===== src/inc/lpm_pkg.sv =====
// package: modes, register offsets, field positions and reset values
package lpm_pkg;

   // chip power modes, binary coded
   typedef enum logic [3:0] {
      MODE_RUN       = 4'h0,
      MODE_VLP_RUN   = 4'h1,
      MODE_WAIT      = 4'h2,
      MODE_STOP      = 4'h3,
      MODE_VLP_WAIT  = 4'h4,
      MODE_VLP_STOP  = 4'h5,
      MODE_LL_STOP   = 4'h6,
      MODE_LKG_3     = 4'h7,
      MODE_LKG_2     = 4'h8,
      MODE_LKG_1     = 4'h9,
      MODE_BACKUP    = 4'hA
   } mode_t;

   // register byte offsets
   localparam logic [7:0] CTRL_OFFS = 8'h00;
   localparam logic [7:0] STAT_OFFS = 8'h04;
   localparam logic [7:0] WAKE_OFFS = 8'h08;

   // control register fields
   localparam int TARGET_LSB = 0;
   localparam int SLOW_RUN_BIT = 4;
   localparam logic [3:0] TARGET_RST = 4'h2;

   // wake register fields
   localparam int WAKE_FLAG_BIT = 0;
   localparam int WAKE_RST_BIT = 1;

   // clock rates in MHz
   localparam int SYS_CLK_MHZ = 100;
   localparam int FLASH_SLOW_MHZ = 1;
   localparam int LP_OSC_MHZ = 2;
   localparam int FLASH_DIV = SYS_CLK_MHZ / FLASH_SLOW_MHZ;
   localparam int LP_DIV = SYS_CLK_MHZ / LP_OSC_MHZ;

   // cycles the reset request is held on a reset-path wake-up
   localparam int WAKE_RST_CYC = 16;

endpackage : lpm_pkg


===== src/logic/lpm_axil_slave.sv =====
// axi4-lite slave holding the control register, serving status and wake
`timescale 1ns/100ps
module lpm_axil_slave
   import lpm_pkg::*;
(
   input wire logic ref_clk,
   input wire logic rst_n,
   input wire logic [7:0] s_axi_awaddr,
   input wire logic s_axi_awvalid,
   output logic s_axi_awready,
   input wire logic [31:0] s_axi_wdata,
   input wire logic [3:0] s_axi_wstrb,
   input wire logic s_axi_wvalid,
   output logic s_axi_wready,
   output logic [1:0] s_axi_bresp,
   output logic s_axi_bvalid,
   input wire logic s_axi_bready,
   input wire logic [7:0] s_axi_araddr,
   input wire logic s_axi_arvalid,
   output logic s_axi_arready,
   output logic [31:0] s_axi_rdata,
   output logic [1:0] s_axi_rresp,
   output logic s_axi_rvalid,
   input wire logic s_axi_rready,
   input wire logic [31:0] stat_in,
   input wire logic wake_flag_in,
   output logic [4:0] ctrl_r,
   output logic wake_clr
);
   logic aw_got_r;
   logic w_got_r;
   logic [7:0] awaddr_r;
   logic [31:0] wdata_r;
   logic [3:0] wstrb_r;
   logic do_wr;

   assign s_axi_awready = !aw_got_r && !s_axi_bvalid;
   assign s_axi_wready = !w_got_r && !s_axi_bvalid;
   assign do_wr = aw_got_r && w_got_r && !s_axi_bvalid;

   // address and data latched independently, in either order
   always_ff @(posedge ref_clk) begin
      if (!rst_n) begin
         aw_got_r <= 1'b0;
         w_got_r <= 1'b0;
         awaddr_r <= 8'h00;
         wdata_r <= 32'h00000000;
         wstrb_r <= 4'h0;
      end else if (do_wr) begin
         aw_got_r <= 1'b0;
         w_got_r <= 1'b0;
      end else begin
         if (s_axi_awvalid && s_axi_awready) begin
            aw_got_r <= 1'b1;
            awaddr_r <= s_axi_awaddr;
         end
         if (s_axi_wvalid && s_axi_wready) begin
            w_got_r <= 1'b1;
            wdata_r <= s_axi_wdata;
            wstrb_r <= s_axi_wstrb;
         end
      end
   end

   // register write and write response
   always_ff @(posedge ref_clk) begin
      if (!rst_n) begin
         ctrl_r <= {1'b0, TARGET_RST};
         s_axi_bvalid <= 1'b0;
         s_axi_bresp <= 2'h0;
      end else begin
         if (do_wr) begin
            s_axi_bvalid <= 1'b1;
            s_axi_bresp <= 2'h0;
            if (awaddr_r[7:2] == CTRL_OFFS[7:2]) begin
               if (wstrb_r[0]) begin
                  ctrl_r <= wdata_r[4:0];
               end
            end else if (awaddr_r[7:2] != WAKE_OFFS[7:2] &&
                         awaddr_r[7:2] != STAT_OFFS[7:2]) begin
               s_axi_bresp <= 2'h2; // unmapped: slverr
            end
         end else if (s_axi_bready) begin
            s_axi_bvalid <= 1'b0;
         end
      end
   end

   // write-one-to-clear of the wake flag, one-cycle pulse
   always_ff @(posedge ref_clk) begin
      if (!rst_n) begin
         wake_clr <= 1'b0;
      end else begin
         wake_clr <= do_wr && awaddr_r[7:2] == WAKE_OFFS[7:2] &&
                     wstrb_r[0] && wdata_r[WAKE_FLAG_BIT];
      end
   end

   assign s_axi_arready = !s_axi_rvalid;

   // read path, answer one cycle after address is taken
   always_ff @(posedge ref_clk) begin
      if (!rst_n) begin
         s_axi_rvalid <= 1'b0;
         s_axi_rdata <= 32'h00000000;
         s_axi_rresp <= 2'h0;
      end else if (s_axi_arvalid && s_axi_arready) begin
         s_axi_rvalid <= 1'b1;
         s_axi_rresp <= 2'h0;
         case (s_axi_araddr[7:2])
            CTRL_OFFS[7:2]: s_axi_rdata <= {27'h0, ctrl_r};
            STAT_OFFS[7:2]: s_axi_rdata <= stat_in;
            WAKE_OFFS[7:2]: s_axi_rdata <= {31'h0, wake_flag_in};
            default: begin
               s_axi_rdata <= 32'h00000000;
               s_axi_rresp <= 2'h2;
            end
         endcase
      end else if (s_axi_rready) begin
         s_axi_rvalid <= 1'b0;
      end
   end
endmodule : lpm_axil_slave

□ □ □ □ □ □ □

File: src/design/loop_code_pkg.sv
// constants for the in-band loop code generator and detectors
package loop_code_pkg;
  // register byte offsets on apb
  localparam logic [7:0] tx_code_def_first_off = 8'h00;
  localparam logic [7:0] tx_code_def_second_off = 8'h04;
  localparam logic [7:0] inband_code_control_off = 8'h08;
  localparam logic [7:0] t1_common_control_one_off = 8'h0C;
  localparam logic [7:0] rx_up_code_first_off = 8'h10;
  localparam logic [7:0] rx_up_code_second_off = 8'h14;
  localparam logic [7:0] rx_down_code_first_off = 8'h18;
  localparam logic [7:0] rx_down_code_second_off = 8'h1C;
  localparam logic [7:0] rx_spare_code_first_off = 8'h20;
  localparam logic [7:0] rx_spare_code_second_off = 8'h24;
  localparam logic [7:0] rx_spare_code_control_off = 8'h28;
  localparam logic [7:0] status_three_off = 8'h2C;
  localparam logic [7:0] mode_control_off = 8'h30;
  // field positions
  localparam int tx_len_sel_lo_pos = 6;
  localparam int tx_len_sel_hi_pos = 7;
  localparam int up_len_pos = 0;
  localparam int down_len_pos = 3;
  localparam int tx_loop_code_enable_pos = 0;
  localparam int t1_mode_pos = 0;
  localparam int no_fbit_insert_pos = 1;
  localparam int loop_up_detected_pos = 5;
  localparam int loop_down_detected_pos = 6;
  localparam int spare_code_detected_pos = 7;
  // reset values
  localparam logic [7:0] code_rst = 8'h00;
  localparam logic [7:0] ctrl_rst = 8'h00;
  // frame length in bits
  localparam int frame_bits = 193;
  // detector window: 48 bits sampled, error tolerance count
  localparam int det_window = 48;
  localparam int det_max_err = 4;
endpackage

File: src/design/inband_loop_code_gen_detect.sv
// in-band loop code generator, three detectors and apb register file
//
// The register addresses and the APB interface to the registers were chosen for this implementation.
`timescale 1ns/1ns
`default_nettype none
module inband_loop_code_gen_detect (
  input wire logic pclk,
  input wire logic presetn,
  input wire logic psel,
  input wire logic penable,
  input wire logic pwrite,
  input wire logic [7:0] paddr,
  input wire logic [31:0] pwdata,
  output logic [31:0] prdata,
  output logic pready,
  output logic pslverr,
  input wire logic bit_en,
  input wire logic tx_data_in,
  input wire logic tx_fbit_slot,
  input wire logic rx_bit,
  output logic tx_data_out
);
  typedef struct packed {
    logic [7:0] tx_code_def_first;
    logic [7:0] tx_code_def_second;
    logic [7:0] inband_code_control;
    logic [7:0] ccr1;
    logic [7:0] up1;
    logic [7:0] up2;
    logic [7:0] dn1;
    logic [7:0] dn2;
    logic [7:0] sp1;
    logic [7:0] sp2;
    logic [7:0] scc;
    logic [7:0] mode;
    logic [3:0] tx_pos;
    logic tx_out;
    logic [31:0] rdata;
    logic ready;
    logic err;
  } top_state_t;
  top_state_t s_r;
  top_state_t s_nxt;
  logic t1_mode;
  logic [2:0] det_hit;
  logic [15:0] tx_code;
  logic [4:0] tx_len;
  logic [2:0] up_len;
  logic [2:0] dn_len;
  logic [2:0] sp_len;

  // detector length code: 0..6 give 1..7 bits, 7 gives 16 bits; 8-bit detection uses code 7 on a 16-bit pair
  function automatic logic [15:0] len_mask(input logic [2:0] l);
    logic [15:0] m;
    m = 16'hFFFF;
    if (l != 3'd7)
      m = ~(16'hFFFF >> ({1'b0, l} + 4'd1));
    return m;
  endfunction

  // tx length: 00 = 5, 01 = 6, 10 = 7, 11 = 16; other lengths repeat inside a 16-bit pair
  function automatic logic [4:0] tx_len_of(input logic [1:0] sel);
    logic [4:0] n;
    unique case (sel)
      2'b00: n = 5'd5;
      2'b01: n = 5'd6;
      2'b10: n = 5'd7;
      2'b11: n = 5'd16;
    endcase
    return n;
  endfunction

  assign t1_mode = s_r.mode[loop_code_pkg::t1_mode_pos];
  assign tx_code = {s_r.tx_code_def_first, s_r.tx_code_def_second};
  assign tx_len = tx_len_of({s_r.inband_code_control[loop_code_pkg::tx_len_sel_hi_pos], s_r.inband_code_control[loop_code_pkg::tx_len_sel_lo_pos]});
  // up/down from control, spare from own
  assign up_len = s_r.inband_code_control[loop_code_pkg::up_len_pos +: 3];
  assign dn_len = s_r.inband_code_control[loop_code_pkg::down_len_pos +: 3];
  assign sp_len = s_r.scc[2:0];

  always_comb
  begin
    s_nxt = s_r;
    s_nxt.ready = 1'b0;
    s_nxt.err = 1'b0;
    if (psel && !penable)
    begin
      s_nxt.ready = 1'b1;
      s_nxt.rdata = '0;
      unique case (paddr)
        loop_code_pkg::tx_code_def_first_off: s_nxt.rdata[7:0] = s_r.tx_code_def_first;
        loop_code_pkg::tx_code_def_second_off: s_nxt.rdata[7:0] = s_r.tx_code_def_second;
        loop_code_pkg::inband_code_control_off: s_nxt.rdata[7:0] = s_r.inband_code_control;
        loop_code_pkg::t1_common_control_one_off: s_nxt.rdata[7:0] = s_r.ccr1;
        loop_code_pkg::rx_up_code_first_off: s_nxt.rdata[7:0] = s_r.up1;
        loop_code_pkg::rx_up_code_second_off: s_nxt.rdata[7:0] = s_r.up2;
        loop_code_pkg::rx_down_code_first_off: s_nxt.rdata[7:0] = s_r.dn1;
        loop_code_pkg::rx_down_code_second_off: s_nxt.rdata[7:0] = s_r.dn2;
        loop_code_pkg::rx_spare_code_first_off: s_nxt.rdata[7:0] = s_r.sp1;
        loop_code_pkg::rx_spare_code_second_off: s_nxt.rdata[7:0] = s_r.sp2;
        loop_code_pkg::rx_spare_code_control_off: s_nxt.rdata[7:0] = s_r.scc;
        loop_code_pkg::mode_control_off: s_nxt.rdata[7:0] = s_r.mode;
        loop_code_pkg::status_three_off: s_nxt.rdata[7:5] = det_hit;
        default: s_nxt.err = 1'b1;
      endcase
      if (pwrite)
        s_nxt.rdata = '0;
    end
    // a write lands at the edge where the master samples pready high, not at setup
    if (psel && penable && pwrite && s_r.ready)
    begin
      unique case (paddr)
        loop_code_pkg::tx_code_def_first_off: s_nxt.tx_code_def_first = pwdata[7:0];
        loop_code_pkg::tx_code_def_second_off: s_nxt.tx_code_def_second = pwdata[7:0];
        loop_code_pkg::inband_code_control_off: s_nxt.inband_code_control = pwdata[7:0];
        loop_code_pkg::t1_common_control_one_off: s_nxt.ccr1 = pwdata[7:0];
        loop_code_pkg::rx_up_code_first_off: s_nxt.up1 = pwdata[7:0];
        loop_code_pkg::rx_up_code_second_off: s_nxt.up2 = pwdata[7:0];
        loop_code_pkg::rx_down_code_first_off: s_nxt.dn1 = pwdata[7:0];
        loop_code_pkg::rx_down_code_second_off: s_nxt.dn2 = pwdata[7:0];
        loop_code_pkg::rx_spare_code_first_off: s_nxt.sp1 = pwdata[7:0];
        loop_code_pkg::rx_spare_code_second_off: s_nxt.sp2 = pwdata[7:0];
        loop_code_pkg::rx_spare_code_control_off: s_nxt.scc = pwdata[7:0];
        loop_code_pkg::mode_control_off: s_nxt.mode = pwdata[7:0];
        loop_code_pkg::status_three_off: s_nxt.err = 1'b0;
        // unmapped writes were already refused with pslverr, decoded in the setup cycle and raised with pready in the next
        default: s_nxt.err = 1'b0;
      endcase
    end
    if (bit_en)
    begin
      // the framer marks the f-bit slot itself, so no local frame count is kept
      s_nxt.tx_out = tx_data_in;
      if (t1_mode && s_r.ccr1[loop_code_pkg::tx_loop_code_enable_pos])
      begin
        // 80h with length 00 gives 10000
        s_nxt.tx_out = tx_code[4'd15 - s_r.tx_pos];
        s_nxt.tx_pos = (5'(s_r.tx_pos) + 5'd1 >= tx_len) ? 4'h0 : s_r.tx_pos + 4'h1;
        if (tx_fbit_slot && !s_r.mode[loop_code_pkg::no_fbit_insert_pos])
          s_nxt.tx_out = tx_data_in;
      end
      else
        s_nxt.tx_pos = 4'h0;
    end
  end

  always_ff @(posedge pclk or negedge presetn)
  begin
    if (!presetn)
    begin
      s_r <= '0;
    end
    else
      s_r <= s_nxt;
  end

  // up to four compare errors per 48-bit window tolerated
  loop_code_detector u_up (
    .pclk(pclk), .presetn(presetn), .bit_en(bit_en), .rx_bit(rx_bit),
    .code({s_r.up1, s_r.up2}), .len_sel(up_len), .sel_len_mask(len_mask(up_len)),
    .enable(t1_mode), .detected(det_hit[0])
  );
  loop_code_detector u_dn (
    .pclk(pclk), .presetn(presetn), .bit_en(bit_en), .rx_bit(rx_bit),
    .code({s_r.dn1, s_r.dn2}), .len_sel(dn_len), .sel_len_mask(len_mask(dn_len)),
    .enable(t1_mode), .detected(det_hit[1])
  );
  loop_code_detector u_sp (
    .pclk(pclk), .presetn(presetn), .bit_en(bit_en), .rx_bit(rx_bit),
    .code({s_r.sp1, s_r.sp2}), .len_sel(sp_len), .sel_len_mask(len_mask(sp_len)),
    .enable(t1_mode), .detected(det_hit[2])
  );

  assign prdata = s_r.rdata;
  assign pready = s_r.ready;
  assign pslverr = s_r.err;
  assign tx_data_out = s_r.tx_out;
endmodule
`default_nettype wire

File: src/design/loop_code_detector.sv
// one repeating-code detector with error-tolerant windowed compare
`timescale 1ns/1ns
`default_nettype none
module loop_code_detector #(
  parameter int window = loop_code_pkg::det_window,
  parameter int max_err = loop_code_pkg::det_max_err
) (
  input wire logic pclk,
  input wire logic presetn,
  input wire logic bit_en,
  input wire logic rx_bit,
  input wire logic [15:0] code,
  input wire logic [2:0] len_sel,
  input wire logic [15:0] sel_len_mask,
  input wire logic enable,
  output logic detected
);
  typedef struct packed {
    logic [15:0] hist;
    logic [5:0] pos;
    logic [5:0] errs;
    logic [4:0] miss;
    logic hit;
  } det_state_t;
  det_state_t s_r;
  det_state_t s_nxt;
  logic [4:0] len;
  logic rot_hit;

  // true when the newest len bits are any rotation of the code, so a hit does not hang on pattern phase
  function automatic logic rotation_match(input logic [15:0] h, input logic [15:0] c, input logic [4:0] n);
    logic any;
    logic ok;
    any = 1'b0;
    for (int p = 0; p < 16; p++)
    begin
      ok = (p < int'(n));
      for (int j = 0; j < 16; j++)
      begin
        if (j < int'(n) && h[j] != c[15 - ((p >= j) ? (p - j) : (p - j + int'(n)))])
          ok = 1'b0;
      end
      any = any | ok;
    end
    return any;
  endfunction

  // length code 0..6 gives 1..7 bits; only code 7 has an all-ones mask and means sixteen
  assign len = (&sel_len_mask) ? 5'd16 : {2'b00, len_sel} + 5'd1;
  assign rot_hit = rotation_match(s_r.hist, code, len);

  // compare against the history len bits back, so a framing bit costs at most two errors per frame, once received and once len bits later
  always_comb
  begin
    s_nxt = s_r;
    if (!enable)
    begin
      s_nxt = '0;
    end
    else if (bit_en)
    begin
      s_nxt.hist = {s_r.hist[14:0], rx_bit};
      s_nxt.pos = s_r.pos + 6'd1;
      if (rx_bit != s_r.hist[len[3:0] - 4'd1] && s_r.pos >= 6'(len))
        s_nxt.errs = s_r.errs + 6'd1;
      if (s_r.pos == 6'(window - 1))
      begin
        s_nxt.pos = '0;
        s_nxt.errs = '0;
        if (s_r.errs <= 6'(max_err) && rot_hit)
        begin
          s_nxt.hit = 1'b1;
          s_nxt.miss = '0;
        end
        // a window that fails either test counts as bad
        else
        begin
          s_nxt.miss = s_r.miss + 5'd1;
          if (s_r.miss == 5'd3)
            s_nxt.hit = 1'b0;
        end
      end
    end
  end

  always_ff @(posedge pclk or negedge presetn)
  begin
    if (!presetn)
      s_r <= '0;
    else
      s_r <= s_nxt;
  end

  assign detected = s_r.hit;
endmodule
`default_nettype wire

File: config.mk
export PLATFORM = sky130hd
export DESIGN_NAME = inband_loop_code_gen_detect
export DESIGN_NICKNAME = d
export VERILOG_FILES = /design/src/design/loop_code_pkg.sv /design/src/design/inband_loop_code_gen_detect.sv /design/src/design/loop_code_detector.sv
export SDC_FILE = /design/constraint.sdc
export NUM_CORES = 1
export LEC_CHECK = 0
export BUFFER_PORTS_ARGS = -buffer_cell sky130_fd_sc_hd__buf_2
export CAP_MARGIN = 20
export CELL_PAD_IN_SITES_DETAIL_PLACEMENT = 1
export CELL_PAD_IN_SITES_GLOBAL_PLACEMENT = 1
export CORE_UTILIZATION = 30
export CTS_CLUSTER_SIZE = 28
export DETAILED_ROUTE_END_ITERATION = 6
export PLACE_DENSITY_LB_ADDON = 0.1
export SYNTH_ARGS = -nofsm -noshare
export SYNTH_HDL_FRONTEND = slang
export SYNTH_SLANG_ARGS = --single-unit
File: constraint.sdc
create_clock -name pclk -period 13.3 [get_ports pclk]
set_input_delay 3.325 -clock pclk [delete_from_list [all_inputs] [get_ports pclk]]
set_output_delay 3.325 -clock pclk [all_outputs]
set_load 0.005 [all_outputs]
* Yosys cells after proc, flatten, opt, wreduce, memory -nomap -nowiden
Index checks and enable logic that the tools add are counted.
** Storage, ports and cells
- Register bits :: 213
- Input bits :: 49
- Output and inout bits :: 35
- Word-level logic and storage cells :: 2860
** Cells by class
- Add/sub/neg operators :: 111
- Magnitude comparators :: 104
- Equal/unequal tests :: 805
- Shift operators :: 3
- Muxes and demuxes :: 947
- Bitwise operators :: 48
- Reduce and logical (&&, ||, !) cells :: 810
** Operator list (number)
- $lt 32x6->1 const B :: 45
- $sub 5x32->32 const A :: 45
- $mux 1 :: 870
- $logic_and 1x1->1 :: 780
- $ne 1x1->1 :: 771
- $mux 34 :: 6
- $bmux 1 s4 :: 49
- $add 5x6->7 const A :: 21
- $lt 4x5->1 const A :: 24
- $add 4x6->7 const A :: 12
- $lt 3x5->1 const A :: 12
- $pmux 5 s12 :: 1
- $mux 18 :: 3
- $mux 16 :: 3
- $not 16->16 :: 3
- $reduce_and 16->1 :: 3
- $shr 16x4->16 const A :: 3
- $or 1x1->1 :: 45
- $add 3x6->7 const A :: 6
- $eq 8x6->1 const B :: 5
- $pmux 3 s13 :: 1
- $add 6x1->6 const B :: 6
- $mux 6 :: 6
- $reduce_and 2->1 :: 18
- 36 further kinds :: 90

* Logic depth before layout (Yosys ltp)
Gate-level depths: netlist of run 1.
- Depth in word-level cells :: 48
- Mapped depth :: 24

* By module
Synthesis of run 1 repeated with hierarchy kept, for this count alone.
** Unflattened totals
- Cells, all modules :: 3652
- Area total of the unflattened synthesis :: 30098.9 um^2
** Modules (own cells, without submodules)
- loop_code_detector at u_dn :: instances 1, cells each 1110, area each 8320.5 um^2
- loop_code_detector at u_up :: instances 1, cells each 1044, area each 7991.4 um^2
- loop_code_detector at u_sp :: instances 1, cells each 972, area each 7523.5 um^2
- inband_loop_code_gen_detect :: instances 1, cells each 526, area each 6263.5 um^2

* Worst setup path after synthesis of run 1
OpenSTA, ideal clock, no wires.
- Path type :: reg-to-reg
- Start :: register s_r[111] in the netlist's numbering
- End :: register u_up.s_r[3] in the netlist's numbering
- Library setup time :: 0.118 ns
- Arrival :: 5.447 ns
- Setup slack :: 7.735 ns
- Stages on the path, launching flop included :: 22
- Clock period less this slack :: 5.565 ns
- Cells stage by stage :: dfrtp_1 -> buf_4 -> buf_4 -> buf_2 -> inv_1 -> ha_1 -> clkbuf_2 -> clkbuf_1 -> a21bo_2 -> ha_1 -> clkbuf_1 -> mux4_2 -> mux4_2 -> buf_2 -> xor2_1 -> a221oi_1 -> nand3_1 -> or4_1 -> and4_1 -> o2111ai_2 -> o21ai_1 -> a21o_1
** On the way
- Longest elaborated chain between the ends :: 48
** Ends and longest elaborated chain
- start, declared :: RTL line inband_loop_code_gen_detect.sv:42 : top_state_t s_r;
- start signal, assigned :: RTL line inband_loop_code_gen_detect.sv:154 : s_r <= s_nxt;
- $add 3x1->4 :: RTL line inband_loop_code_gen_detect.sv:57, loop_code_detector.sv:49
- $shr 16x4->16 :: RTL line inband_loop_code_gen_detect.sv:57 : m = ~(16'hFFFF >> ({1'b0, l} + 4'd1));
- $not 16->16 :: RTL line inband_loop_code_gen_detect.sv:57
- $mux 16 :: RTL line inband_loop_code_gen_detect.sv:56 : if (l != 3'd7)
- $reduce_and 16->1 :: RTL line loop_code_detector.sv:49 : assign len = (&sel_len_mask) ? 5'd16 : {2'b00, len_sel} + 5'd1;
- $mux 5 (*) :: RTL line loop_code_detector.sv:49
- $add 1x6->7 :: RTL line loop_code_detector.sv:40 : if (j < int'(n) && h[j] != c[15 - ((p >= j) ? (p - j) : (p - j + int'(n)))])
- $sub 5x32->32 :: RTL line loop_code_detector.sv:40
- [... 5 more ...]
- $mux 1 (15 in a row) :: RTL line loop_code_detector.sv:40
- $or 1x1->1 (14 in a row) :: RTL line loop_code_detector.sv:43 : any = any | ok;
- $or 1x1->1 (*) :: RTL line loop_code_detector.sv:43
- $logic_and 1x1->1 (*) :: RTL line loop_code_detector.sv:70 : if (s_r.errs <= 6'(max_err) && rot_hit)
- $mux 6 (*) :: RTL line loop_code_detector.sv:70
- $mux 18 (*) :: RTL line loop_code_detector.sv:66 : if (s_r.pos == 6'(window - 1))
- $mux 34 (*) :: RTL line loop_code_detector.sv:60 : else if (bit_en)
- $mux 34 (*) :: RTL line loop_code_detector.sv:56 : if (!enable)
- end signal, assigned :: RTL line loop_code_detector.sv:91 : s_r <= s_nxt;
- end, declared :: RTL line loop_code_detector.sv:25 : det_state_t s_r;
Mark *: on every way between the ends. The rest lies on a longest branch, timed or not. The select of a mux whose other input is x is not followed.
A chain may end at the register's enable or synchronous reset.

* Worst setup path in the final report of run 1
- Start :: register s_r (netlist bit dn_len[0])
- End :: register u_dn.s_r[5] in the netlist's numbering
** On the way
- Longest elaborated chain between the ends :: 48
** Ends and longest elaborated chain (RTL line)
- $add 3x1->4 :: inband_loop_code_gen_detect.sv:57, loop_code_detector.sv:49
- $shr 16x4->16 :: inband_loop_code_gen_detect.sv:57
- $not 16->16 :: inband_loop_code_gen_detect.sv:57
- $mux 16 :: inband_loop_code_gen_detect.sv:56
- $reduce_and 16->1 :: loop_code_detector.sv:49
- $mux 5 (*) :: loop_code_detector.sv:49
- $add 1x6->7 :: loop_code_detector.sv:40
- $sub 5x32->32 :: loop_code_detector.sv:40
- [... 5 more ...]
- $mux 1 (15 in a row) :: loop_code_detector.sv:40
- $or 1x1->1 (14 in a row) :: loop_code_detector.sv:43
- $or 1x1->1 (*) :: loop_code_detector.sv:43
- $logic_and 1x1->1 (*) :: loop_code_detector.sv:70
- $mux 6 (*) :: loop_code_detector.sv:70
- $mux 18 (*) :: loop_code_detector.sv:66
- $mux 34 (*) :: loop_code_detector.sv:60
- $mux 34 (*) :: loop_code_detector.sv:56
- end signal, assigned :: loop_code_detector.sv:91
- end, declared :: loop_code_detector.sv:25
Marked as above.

□ □ □ □ □ □ □

• _DIRECTIONS FOR THIS TASK_
Your answer should consist only of the lines above between the line holding "export NUM_CORES = 1" and the line holding "create_clock -name pclk", inclusive, each transcribed exactly.

• _RESULT OF THIS TASK_
export NUM_CORES = 1
export LEC_CHECK = 0
export BUFFER_PORTS_ARGS = -buffer_cell sky130_fd_sc_hd__buf_2
export CAP_MARGIN = 20
export CELL_PAD_IN_SITES_DETAIL_PLACEMENT = 1
export CELL_PAD_IN_SITES_GLOBAL_PLACEMENT = 1
export CORE_UTILIZATION = 30
export CTS_CLUSTER_SIZE = 28
export DETAILED_ROUTE_END_ITERATION = 6
export PLACE_DENSITY_LB_ADDON = 0.1
export SYNTH_ARGS = -nofsm -noshare
export SYNTH_HDL_FRONTEND = slang
export SYNTH_SLANG_ARGS = --single-unit
File: constraint.sdc
create_clock -name pclk -period 13.3 [get_ports pclk]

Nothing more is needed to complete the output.